The kernal of truth hidden within this highway eyesore is that there is an organization, the Secular Coalition of America (SCA), which happens to favor a secular America, a nation without religious tests for office and government establishment or endorsement of any religion, as the country's founders wrote explicitly in the U.S. Constitution, and SCA does issue election year candidate assessments, this year giving Senator Durbin their highest marks for his votes on legislation of interest to the organization. But the idea that there is something in America influential enough to be called the "atheist lobby" seemed ridiculous to me. This country appears to be mostly hag-ridden by superstitious zealots religiously inspired to impose their views on the whole country, no matter whose personal freedoms get trampled along the way.
Then I saw a piece in an online post at Psychology Today that started me to rethink whether atheists are making progress in America, towards protecting the civil rights of non-believers. In the post, the author, David Niose, of the American Humanist Association, in Washington D.C. (the Humanist Lobby?), responds to the billboard and also to recent blatantly anti-atheist remarks by Justice Anton Scalia, saying:
Indeed, the very fact that there is an “Atheist Lobby” demonstrates the remarkable advancement of the secular demographic in the last decade.

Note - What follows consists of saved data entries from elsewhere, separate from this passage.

Context: an optimization exercise on an open-source flow, tuned for small area and a short achievable clock period. The choices shown serve that exercise and are no tape-out recipe. Where RTL was checked, it was by simulation tests only, not by an equivalence proof against the original. For runs 2 to 5, only the layout was checked, not whether the RTL still works.

## flow/run.sh

```bash
#!/bin/bash
# synth_recipe.tcl (not shown) runs the flow's synth.tcl, then flattens the netlist and writes it again
# the make line also repeats each setting of config.mk as NAME=value (left out here)
make -C /OpenROAD-flow-scripts/flow DESIGN_CONFIG=/design/flow/config.mk WORK_HOME=/design/flow/orfs CLKGATE_MAP_FILE= SYNTH_SCRIPT=/design/flow/synth_recipe.tcl finish
```

## flow/config.mk

```make
export PLATFORM = sky130hd
export DESIGN_NAME = ham
export DESIGN_NICKNAME = ham
export VERILOG_FILES = /design/flow/design.v
export SDC_FILE = /design/flow/constraint.sdc
export NUM_CORES = 4
export LEC_CHECK = 0
export CAP_MARGIN = 20
export CORE_MARGIN = 2
export CORE_UTILIZATION = 40
export SLEW_MARGIN = 20
```

## flow/constraint.sdc

```tcl
create_clock -name core_clock -period 12.5 [get_ports {clk}]
set_input_delay 2.5000 -clock core_clock [delete_from_list [all_inputs] [get_ports {clk}]]
set_output_delay 2.5000 -clock core_clock [all_outputs]
set_load 0.01 [all_outputs]
```

## flow/design.v

```verilog
`timescale 1ns / 1ps
module hd_calcu_4m(input [33:0] a,
                   output reg [5:0] hd
                  );
  always @(a)
  begin
   hd <= (a[33]+a[32]+a[31]+a[30]+a[29]+a[28]+a[27]+
	a[26]+a[25]+a[24]+a[23]+a[22]+a[21]+a[20]+a[19]+a[18]
	+a[17]+a[16]+a[15]+a[14]+a[13]+a[12]+a[11]+a[10]+a[9]+
	a[8]+a[7]+a[6]+a[5]+a[4]+a[3]+a[2]+a[1]+a[0]);
  end
endmodule
`timescale 1ns / 1ps
module ham(data_in, data_out,clk,resetn);
input [31:0] data_in;
input clk,resetn;
reg [33:0] temp; 
output reg [33:0] data_out;
reg [33:0] invert,swap,i_e_l,i_o_l;
reg [33:0] invert_xor,swap_xor,i_e_l_xor,i_o_l_xor;
wire [5:0] hd_invert,hd_swap,hd_i_e_l,hd_i_o_l;
reg [5:0] hd_sel_i_s,hd_sel_el_ol;
reg [5:0] hd_sel1;
parameter Invert = 2'b00;
parameter Swap = 2'b01;
parameter Invert_even_line = 2'b10;
parameter Invert_odd_line = 2'b11;
always @(posedge clk,negedge resetn)
begin
if(!resetn)
 data_out<=0;
 else 
 data_out<=temp;
end 
always @(*)
 begin
 invert={~(data_in),Invert};
 swap ={data_in[30],data_in[31],data_in[28],data_in[29],data_in[26],data_in[27],data_in[24],data_in[25],data_in[22],
       data_in[23],data_in[20],data_in[21],data_in[18],data_in[19],data_in[16],data_in[17],data_in[14],
       data_in[15],data_in[12],data_in[13],data_in[10],data_in[11],data_in[8],data_in[9],data_in[6],
       data_in[7],data_in[4],data_in[5],data_in[2],data_in[3],data_in[0],data_in[1],Swap};
 i_e_l={data_in[31],~data_in[30],data_in[29],~data_in[28],
       data_in[27],~data_in[26],data_in[25],~data_in[24],data_in[23],~data_in[22],data_in[21],~data_in[20],
       data_in[19],~data_in[18],data_in[17],~data_in[16],data_in[15],~data_in[14],data_in[13],~data_in[12],
       data_in[11],~data_in[10],data_in[9],~data_in[8],data_in[7],~data_in[6],data_in[5],~data_in[4],
       data_in[3],~data_in[2],data_in[1],~data_in[0],Invert_even_line};
 i_o_l={~data_in[31],data_in[30],~data_in[29],data_in[28],
       ~data_in[27],data_in[26],~data_in[25],data_in[24],~data_in[23],data_in[22],~data_in[21],data_in[20],
       ~data_in[19],data_in[18],~data_in[17],data_in[16],~data_in[15],data_in[14],~data_in[13],data_in[12],
       ~data_in[11],data_in[10],~data_in[9],data_in[8],~data_in[7],data_in[6],~data_in[5],data_in[4],
       ~data_in[3],data_in[2],~data_in[1],data_in[0],Invert_odd_line};
invert_xor= invert^data_out;
 swap_xor = swap^data_out;
 i_e_l_xor= i_e_l^data_out;
 i_o_l_xor= i_o_l^data_out;
end
 hd_calcu_4m h1(invert_xor, hd_invert);
 hd_calcu_4m h2(swap_xor, hd_swap);
 hd_calcu_4m h3(i_e_l_xor, hd_i_e_l);
 hd_calcu_4m h4(i_o_l_xor, hd_i_o_l); 
always @(*)
 begin
   if(hd_invert<hd_swap)
      hd_sel_i_s=hd_invert;
   else if(hd_invert>hd_swap)
      hd_sel_i_s=hd_swap;
	else
	hd_sel_i_s=hd_invert;
	if(hd_i_e_l<hd_i_o_l)
      hd_sel_el_ol=hd_i_e_l;
   else if(hd_i_e_l>hd_i_o_l)
      hd_sel_el_ol=hd_i_o_l;
	else
	hd_sel_el_ol=hd_i_e_l;
end
always @(*)
	begin
		if(hd_sel_i_s<hd_sel_el_ol)
		      hd_sel1=hd_sel_i_s;
		else if (hd_sel_i_s>hd_sel_el_ol)
		      hd_sel1=hd_sel_el_ol;
		else
		hd_sel1=hd_sel_el_ol;
		end
	always@(*)		
			begin
			case(hd_sel1)
			 hd_invert:temp<=invert;
			 hd_swap:temp<=swap;
			 hd_i_e_l:temp<=i_e_l;
          hd_i_o_l:temp<=i_o_l;		
          default: temp<=~invert;
			 endcase
		end
		endmodule
```

==> results of run 1 <==
final cells by class:
type	count	area share
Multi-Input combinational cell	475	0.613
Timing Repair Buffer	152	0.163
Sequential cell	34	0.0980
Inverter	173	0.0748
Tap cell	220	0.0317
Clock buffer	6	0.0160
Clock inverter	1	0.00346
cells in the mapped netlist, drive strengths merged (15+ instances only):
cell	n
inv	173
fa	100
xnor2	77
ha	44
xor2	37
nor3	35
dfrtp	34
mux2i	31
clkbuf	24
nor2	22
nand4	21
a211oi	18
o211a	16
a21o	15
per-layer routing:
metal	up-vias	GRT usage
met3	19	0.0212
met2	121	0.376
met1	2659	0.289
met4	0	0.0591
li1	2504	-
met5	-	0
worst max-delay path, delay by kind of cell:
kind / cells / cell delay [ps]
AO/OA/AOI/OAI: 8 / 1870
AND/OR/NAND/NOR: 6 / 960
XOR/XNOR: 3 / 620
multiplexers: 2 / 570
buffers and inverters: 10 / 1620
adder cells (fa/ha/maj): 10 / 4110
worst max path at each step:
stage	slack [ps]	end	from
final	390	data_out[10]	data_in[18]
after global routing	-40	data_out[14]	data_in[14]
after CTS	20	data_out[5]	data_in[31]
after detailed placement	-330	data_out[5]	data_in[31]
after global placement	-80	data_out[2]	data_in[31]
after floorplan	310	data_out[23]	data_in[31]
kinds of logic after synthesis:
group | share of synthesized area
flops | 0.125
xor+xnor | 0.147
fa+ha+maj | 0.375
buf+inv | 0.122
simple gates | 0.0813
mux | 0.0499
compound gates | 0.0996
metrics by stage:
stage / instances / worst slack (ps) / instance area [um^2]
after floorplan: 719 / 312 / 6800
after global placement: 1047 / -76.0 / 8220
after detailed placement: 1047 / -326 / 8220
after CTS: 1056 / 19.5 / 8440
after global routing: 1061 / -39.5 / 8680
final: 1061 / 391 / 8680
repair_timing:
item,CTS,global route
cloned,1,0
buffers inserted,1,5
pin swaps,2,13
endpoints found under the setup margin,21,34
gates resized for setup,1,37
hold buffers,0,0
hold endpoints to repair,0,0
==> reports/metrics.yaml, run 1 <==
run_status: "complete, no violations"
relSlewSlack: 0.426
finalMaxSlewViolations: 0
crit_required_ps: 12670
postSynthCellCount: 719
crit_path_start_kind: "input port"
regMostFlops: "data_out"
drt_pass1_iterations: 5
post-route-min-period_ps: 12110
vias_per_cell: 5.00
critPathMaxStageDelay_ps: 530
skew_ps: 4.38
syn_area_mm2: 0.00680
cts_tree: "done"
synth-main-ff-cell: "dfrtp_1"
crit_top_cell: "fa_1"
nets: 1019
drc: 0
synth_edf_count: 0
antenna_left: 0
grt_pass1_wl_um: 30000
vias: 5303
yosysUniqueCellTypes: 51
gp_congestion: 0.856
endpoint_kind: "register"
drt_iter0_drc: 225
rows: 47
ys_seq_elements: 34
ys_async_sr_fraction: 1.00
max_freq_mhz: 82.6
setup_viol: 0
gr-usage-all-layers: 0.216
die_w_um: 134
highest_layer: "met4"
tns_ps: 0
yosys_warnings: 2
tightest_slew_ps: 861
r2r_slack_ps: 2390
antenna_found_initial: 0
drt-wirelength-per-cell_um: 18.0
drive_gt1_frac: 0.159
yosysTopAreaCell: "fa_1"
met1_length_um: 8440
yosysSeqAreaShare: 0.125
area_growth_pct: 27.7
cts_max_path_buffers: 2
first_global_vias: 5732
critical_path_class: "input port to register"
dp_hpwl_um: 15500
hold_depth: 5
ios: 68
r2r_cells: 39
cp_max_fo: 24
postSynthNetCount: 897
diodes: 0
seq_area_um2: 851
grt_max_degree: 49
met2_length_um: 9570
cts-root-buf: "clkbuf_16"
cts_sinks: 34
start_util: 0.410
period_share: 0.969
synth_top_area_share: 0.294
max-cap-violations: 0
die-area_mm2: 0.0181
post-route-util: 0.524
coreArea_mm2: 0.0166
hp-class: "register to register"
numCtsBuffers: 5
worstReg2RegEnd: "data_out[10]"
wirelength_um: 19100
final_common_cell: "inv_1"
worst_path_max_delay_cell: "clkdlybuf4s50_1"
layout_common_cells: "173 x inv_1, 99 x fa_1, 77 x buf_4"
holdPathEnd: "data_out[1]"
reg_top3: "data_out (34)"
min_from: "data_out[1]"
port_buffers: 67
final-hold-violation-count: 0
syn_avg_cell_area_um2: 9.46
clk_pin_slew_ps: 60
ys_top_cells_by_area: "fa_1 29%, dfrtp_1 13%, xnor2_1 9.9%"
r2r_start: "data_out[32]"
ctsHtreeMaxLevel: 2
met3_length_um: 664
arrival_ps: 12280
multi_input_area_mm2: 0.00532
largest_register_ffs: 34
clock_latency_ps: 280
overflow: 0
die_h_um: 134
timing.hold.ws_ps: 1430
n_fill_cell: 1550
==> run 2: changes to the inputs <==
==> flow/design.v (replaced) <==
module hd_calcu_4m(input [15:0] a,
                   output [4:0] hd
                  );
  assign hd = a[0] + a[1] + a[2] + a[3] + a[4] + a[5] + a[6] + a[7] +
              a[8] + a[9] + a[10] + a[11] + a[12] + a[13] + a[14] + a[15];
endmodule
module ham(data_in, data_out, clk, resetn);
input [31:0] data_in;
input clk, resetn;
output reg [33:0] data_out;
wire p1 = data_out[1];
wire p0 = data_out[0];
wire [15:0] va, vb, vw;
genvar k;
generate
  for (k = 0; k < 16; k = k + 1) begin : pr
    wire d1 = data_in[2*k+1];
    wire d0 = data_in[2*k];
    wire q1 = data_out[2*k+3];
    wire q0 = data_out[2*k+2];
    wire x  = d1 ^ d0;
    assign va[k] = d1 ^ q1;
    assign vb[k] = d0 ^ q0;
    assign vw[k] = x ? ~va[k] : vb[k];
  end
endgenerate
wire [4:0] A, B, W;
hd_calcu_4m ca(va, A);
hd_calcu_4m cb(vb, B);
hd_calcu_4m cw(vw, W);
wire [5:0] M = A + W;
wire ie = A >= 5'd8 + p1;
wire io = B >= 5'd7 + p1 + p0;
wire is = M >= 6'd16 + p0;
wire se = W <= 5'd8 - p1 + p0;
wire so = M <= B + 6'd8 - p1;
wire eo = A + p0 <= B;
wire sel_i = ie & io & is;
wire sel_s = ~is & se & so;
wire sel_e = ~ie & ~se & eo;
wire c1 = ~sel_i & ~sel_s;
wire c0 = ~sel_i & ~sel_e;
wire inv1 = ~(c1 & ~c0);    
wire inv0 = ~(c1 & c0);     
reg [33:0] nxt;
integer i;
always @(*) begin
  nxt[1:0] = {c1, c0};
  for (i = 0; i < 16; i = i + 1) begin
    nxt[2*i+3] = sel_s ? data_in[2*i]   : data_in[2*i+1] ^ inv1;
    nxt[2*i+2] = sel_s ? data_in[2*i+1] : data_in[2*i]   ^ inv0;
  end
end
always @(posedge clk, negedge resetn)
begin
  if (!resetn)
    data_out <= 34'd0;
  else
    data_out <= nxt;
end
endmodule
==> reports/metrics.yaml, run 2 <==
first_global_vias: 3484  # -39%
relSlewSlack: 0.289  # -0.137
synth_edf_count: 0  # unchanged
overflow: 0  # unchanged
crit_path_start_kind: "input port"
cts_hold_buf: 0  # unchanged
drive_gt1_frac: 0.0918  # -0.0675
post-route-min-period_ps: 10280  # -1830 ps
ys_top_cells_by_area: "dfrtp_1 18%, fa_1 14%, ha_1 13%"
syn_avg_cell_area_um2: 9.95  # +5.2%
rows: 39  # -17%
port_buffers: 67  # unchanged
largest_register_ffs: 34  # unchanged
crit_buf_inv: 2  # -8
postSynthCellCount: 476  # -34%
cts_tree: "done"
finalMaxSlewViolations: 0  # unchanged
vias_per_cell: 4.90  # -1.9%
cts_resized: 0  # -1
tns_ps: 0  # unchanged
crit_top_cell: "fa_1"
reg_top3: "data_out (34)"
yosysMostFrequentCell: "inv_1"
skew_ps: 3.55  # -0.832 ps
stdcell_area_mm2: 0.00540  # -38%
crit_cells: 21  # -46%
postSynthNetCount: 590  # -34%
worstReg2RegEnd: "data_out[23]"
antenna_left: 0  # unchanged
start_util: 0.413  # +0.00299
r2r_start: "data_out[3]"
place_inst: 647  # -38%
instances_no_fill: 655  # -38%
yosysUniqueCellTypes: 44  # -14%
yosysTopAreaCell: "dfrtp_1"
synth-main-ff-cell: "dfrtp_1"
r2r_slack_ps: 4550  # +2160 ps
dp_hpwl_um: 8160  # -47%
run_status: "complete, no violations"
rsz0062_at_grt: "no"
clk_pin_slew_ps: 60  # about the same
arrival_ps: 10440  # -1840 ps
grt_max_degree: 35  # -29%
post-route-util: 0.471  # -0.0525
cts_sinks: 34  # unchanged
antenna_found_initial: 0  # unchanged
ios: 68  # unchanged
setup_viol: 0  # unchanged
final_common_cell: "clkdlybuf4s50_1"
ys_seq_elements: 34  # unchanged
die_w_um: 113  # -16%
ys_async_sr_fraction: 1.00  # unchanged
drt-wirelength-per-cell_um: 15.3  # -15%
ctsHtreeMaxLevel: 2  # unchanged
gr-usage-all-layers: 0.165  # -0.0510
critical_path_class: "input port to register"
synth_common_cells: "63 x inv_1, 48 x ha_1, 40 x xnor2_1"
cp-startpoint: "data_in[1]"
cts-root-buf: "clkbuf_16"
die-area_mm2: 0.0127  # -30%
cts_max_path_buffers: 2  # unchanged
max_freq_mhz: 97.3  # +18%
diodes: 0  # unchanged
worst_path_max_delay_cell: "or4_2"
crit_required_ps: 12660  # about the same
layout_common_cells: "67 x clkdlybuf4s50_1, 63 x inv_1, 48 x ha_1"
synth_top_area_share: 0.180  # -0.115
hp-class: "register to register"
period_share: 0.822  # -0.146
place_area_mm2: 0.00525  # -36%
drt_pass1_iterations: 4  # -1
yosysSeqAreaShare: 0.180  # +0.0545
drt_iter0_drc: 56  # -75%
critical-path-top-delay-family: "adder cells"
syn_area_mm2: 0.00474  # -30%
grt_pass1_wl_um: 16800  # -44%
clock_latency_ps: 280  # about the same
area_growth_pct: 14.1
pre_cts_slack_ps: 1940  # +2260 ps
cp_max_fo: 33  # +38%
drc: 0  # unchanged
coreArea_mm2: 0.0115  # -31%
postCtsSetupBuffers: 0  # -1
max-cap-violations: 0  # unchanged
r2r_cells: 21  # -46%
endpoint_kind: "register"
timing.hold.ws_ps: 1260  # -165 ps
setup_ws_ps: 2220  # +1830 ps
nets: 625  # -39%
cp_cell_sequence: "clkdlybuf4s50_1 > mux2i_1 > o21ai_0 > ha_1 > fa_1 > fa_1 > fa_1 > inv_1 > fa_1 > fa_1 > fa_1 > xnor2_1 > ha_1 > a21oi_1 > xnor2_1 > ha_1 > a21o_1 > a2111oi_0 > o21ai_0 > or4_2 > mux2_4"
crit_path_end: "data_out[23]"
wirelength_um: 10000  # -48%
die_h_um: 113  # -16%
critPathMaxStageDelay_ps: 1070  # +540 ps
regMostFlops: "data_out"
numCtsBuffers: 5  # unchanged
yosys_warnings: 1  # -1
final-hold-violation-count: 0  # unchanged
n_fill_cell: 1072  # -31%
gp_congestion: 0.889  # +3.9%
vias: 3211  # -39%
tightest_slew_ps: 1070  # +206 ps
## run 2: changes by cell type after synthesis, sizes merged, moves of 16 or more
cell | before | now
nand2 | 6 | 24
o211a | 16 | 0
inv | 173 | 63
buf | 13 | 41
xnor2 | 77 | 41
nand4 | 21 | 0
fa | 100 | 32
a211oi | 18 | 2
clkbuf | 24 | 0
nor3 | 35 | 1
o21ai | 7 | 26
mux2 | 0 | 28
## run 2: worst min-delay path by stage
stage	startpoint	to	slack, ps	depth (start not counted)
floorplan	data_out[1]	data_out[1]	1080	6
global placement	data_out[1]	data_out[1]	1240	6
detailed placement	data_out[1]	data_out[1]	1240	6
CTS	data_out[1]	data_out[1]	1270	6
global route	data_out[1]	data_out[1]	1390	6
finish	data_out[1]	data_out[1]	1260	6
## run 2: logic make-up (layout without fill, tap and decap cells)
kind of cell / count (synthesis) / count (layout) / synth area share
xor gates and xnor gates: 76 / 76 / 0.142
muxes: 55 / 55 / 0.143
and+or+nand+nor: 62 / 62 / 0.0642
adders and majority gates: 80 / 80 / 0.262
buffers and inverters: 104 / 140 / 0.123
AOI/OAI and AO/OA: 65 / 65 / 0.0851
DFF: 34 / 34 / 0.180
## run 2: worst reg2reg max path, cell delays in order, from the launching register on
cell and delay [ps]:
dfrtp_1 430, mux2i_1 200, nand2_1 60, o21ai_0 110
ha_1 290, fa_1 570, fa_1 450, fa_1 550
inv_1 60, fa_1 510, fa_1 470, fa_1 420
xnor2_1 360, ha_1 380, a21oi_1 240, xnor2_1 170
ha_1 270, a21o_1 180, a2111oi_0 400, o21ai_0 150
or4_2 1070, mux2_4 500
## run 2: cell type report
type,count,area [um^2],area share
Clock buffer,7,143,0.0264
Sequential cell,34,851,0.158
Inverter,63,236,0.0438
Multi-Input combinational cell,338,3300,0.611
Timing Repair Buffer,69,686,0.127
Clock inverter,1,5.00,0.000927
Tap cell,143,179,0.0331
## run 2: layer usage
layer	GRT usage	share of wire	vias to the layer above
li1	-	-	1601
met1	0.198	0.43	1554
met2	0.309	0.52	45
met3	0.0230	0.031	11
met4	0.0455	0.014	0
met5	0	0	-
==> run 3: changes to the inputs <==
--- a/flow/config.mk
+++ b/flow/config.mk
@@ -6,4 +6,5 @@
 export NUM_CORES = 4
 export LEC_CHECK = 0
+export ABC_AREA = 1
 export CAP_MARGIN = 20
 export CORE_MARGIN = 2
==> reports/metrics.yaml, run 3 <==
ctsHtreeMaxLevel: 2  # unchanged
place_inst: 759  # +17%
cts-root-buf: "clkbuf_16"
stdcell_area_mm2: 0.00530  # -1.9%
critical_path_class: "input port to register"
tns_ps: 0  # unchanged
crit_path_start_kind: "input port"
clk_pin_slew_ps: 60  # about the same
clock_latency_ps: 290  # about the same
rows: 39  # unchanged
max-cap-violations: 0  # unchanged
postCtsSetupBuffers: 0  # unchanged
tightest_slew_ps: 859  # -208 ps
syn_area_mm2: 0.00467  # -1.5%
synth_common_cells: "135 x nand2_1, 91 x inv_1, 48 x ha_1"
finalMaxSlewViolations: 0  # unchanged
timing.hold.ws_ps: 1090  # -169 ps
final_common_cell: "nand2_1"
setup_viol: 0  # unchanged
final-hold-violation-count: 0  # unchanged
dp_hpwl_um: 8170  # about the same
ys_top_cells_by_area: "dfrtp_1 18%, fa_1 14%, ha_1 13%"
post-route-min-period_ps: 10390  # +115 ps
vias: 3599  # +12%
die-area_mm2: 0.0125  # -1.4%
first_global_vias: 3669  # +5.3%
max_freq_mhz: 96.2  # -1.1%
post-route-util: 0.464  # -0.00675
nets: 737  # +18%
grt_pass1_wl_um: 17800  # +5.8%
area_growth_pct: 13.6
antenna_left: 0  # unchanged
syn_avg_cell_area_um2: 7.83  # -21%
diodes: 0  # unchanged
hp-class: "register to register"
critPathMaxStageDelay_ps: 790  # -280 ps
wirelength_um: 10500  # +5.2%
antenna_found_initial: 0  # unchanged
cts_tree: "done"
start_util: 0.409  # -0.00426
setup_ws_ps: 2110  # -115 ps
port_buffers: 67  # unchanged
regMostFlops: "data_out"
gr-usage-all-layers: 0.174  # +0.00843
ys_seq_elements: 34  # unchanged
yosysMostFrequentCell: "nand2_1"
coreArea_mm2: 0.0114  # -0.42%
numCtsBuffers: 5  # unchanged
cp_max_fo: 33  # unchanged
instances_no_fill: 767  # +17%
postSynthCellCount: 596  # +25%
pre_cts_slack_ps: 1800  # -140 ps
postSynthNetCount: 710  # +20%
overflow: 0  # unchanged
period_share: 0.831  # +0.00917
ios: 68  # unchanged
skew_ps: 8.13  # +4.58 ps
gp_congestion: 0.867  # -2.4%
drc: 0  # unchanged
drt_iter0_drc: 149  # +170%
endpoint_kind: "register"
synth_top_area_share: 0.182  # +0.00265
layout_common_cells: "135 x nand2_1, 91 x inv_1, 66 x clkdlybuf4s50_1"
run_status: "complete, no violations"
synth-main-ff-cell: "dfrtp_1"
cts_max_path_buffers: 2  # unchanged
yosysSeqAreaShare: 0.182  # +0.00265
yosys_warnings: 1  # unchanged
place_area_mm2: 0.00515  # -1.9%
worst_path_max_delay_cell: "inv_2"
yosysTopAreaCell: "dfrtp_1"
cts_hold_buf: 0  # unchanged
vias_per_cell: 4.69  # -4.3%
reg_top3: "data_out (34)"
arrival_ps: 10590  # +150 ps
largest_register_ffs: 34  # unchanged
rsz0062_at_grt: "no"
drt_pass1_iterations: 5  # +1
drt-wirelength-per-cell_um: 13.7  # -10%
cts_resized: 0  # unchanged
cts_sinks: 34  # unchanged
drive_gt1_frac: 0.0529  # -0.0389
die_w_um: 112  # -0.70%
grt_max_degree: 50  # +43%
yosysUniqueCellTypes: 32  # -27%
crit_required_ps: 12700  # +40 ps
crit_top_cell: "fa_1"
die_h_um: 112  # -0.70%
relSlewSlack: 0.427  # +0.138
synth_edf_count: 0  # unchanged
ys_async_sr_fraction: 1.00  # unchanged
## run 3: cell families after synthesis
group,share of synthesized area
AND/OR/NAND/NOR,0.221
adder cells (fa/ha/maj),0.266
AO/OA/AOI/OAI,0.0515
flip-flops,0.182
XOR/XNOR,0.112
buffers and inverters,0.151
multiplexers,0.0158
## run 3: worst max-delay path: cells and delay by family
| kind | cells | cell delay [ps] |
|---|---|---|
| AO/OA/AOI/OAI | 4 | 490 |
| XOR/XNOR | 2 | 370 |
| adder cells (fa/ha/maj) | 9 | 3960 |
| buffers and inverters | 4 | 1510 |
| multiplexers | 1 | 350 |
| AND/OR/NAND/NOR | 8 | 1360 |
## run 3: worst paths after layout
check / slack [ps] / depth (start not counted) / endpoint / start
max: 2110 / 28 / data_out[5] / data_in[0]
min reg2reg: 1090 / 8 / data_out[1] / data_out[0]
min: 1090 / 8 / data_out[1] / data_out[0]
min in group asynchronous: 2310 / 1 / data_out[26] / resetn
max in group asynchronous: 9630 / 1 / data_out[2] / resetn
max reg2reg: 4560 / 27 / data_out[5] / data_out[3]
## run 3: layout make-up
| class | instances | area [um^2] |
|---|---|---|
| fill | 1141 | 6120 |
| inverter | 93 | 349 |
| clock inverter | 1 | 5.00 |
| tap | 143 | 179 |
| timing repair buffer | 67 | 666 |
| multi-input combinational | 422 | 3110 |
| clock buffer | 7 | 143 |
| sequential | 34 | 851 |
## run 3: per-layer routing
layer	share of wire	vias up	GRT usage
li1	-	1866	-
met1	0.45	1660	0.216
met2	0.51	60	0.314
met3	0.025	13	0.0243
met4	0.022	0	0.0537
met5	0	-	0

The “A Rating” to which the billboard refers comes from the Secular Coalition for America, a coalition of over a dozen atheist and humanist groups from around the country that have joined forces to urge legislators to protect church-state separation and the rights of nonbelievers. A generation ago such a lobby would have been unthinkable, but today it’s a sign of this rising demographic.
The second high-profile anti-atheist swipe came from Supreme Court Justice Antonin Scalia, who told a crowd at Colorado Christian University that nonbelievers are just plain wrong when they expect equality from their government: “I think the main fight is to dissuade Americans from what the secularists are trying to persuade them to be true: that the separation of church and state means the government cannot favor religion over nonreligion.”
* * * * *
Scalia is a smart guy, and he can see the writing on the wall. Back when almost all atheists were in hiding and therefore unable to assert their rights as valid citizens – which has been the case for most of Scalia’s life – they could be ignored as government officials pandered to religious interest groups that were largely unopposed in their expectations of favoritism. But now that seculars are actually standing up and demanding to be taken seriously (even promoting visible secularity through efforts such as Openly Secular), it becomes necessary for Scalia and his religious right companions to make the bold claim: religious Americans deserve special treatment as a matter of law, and government should play favorites.
These remarks suggests that atheists have sufficiently begun to come out of the closet so that we are at or near a social tipping point, similar, perhaps, to what is now going on in reference to marriage equality and reform of marijuana laws.
Glory hallelujah, our day of Jubilee is finally coming at last. Maybe, at last, it will finally be the atheists turn to be set free.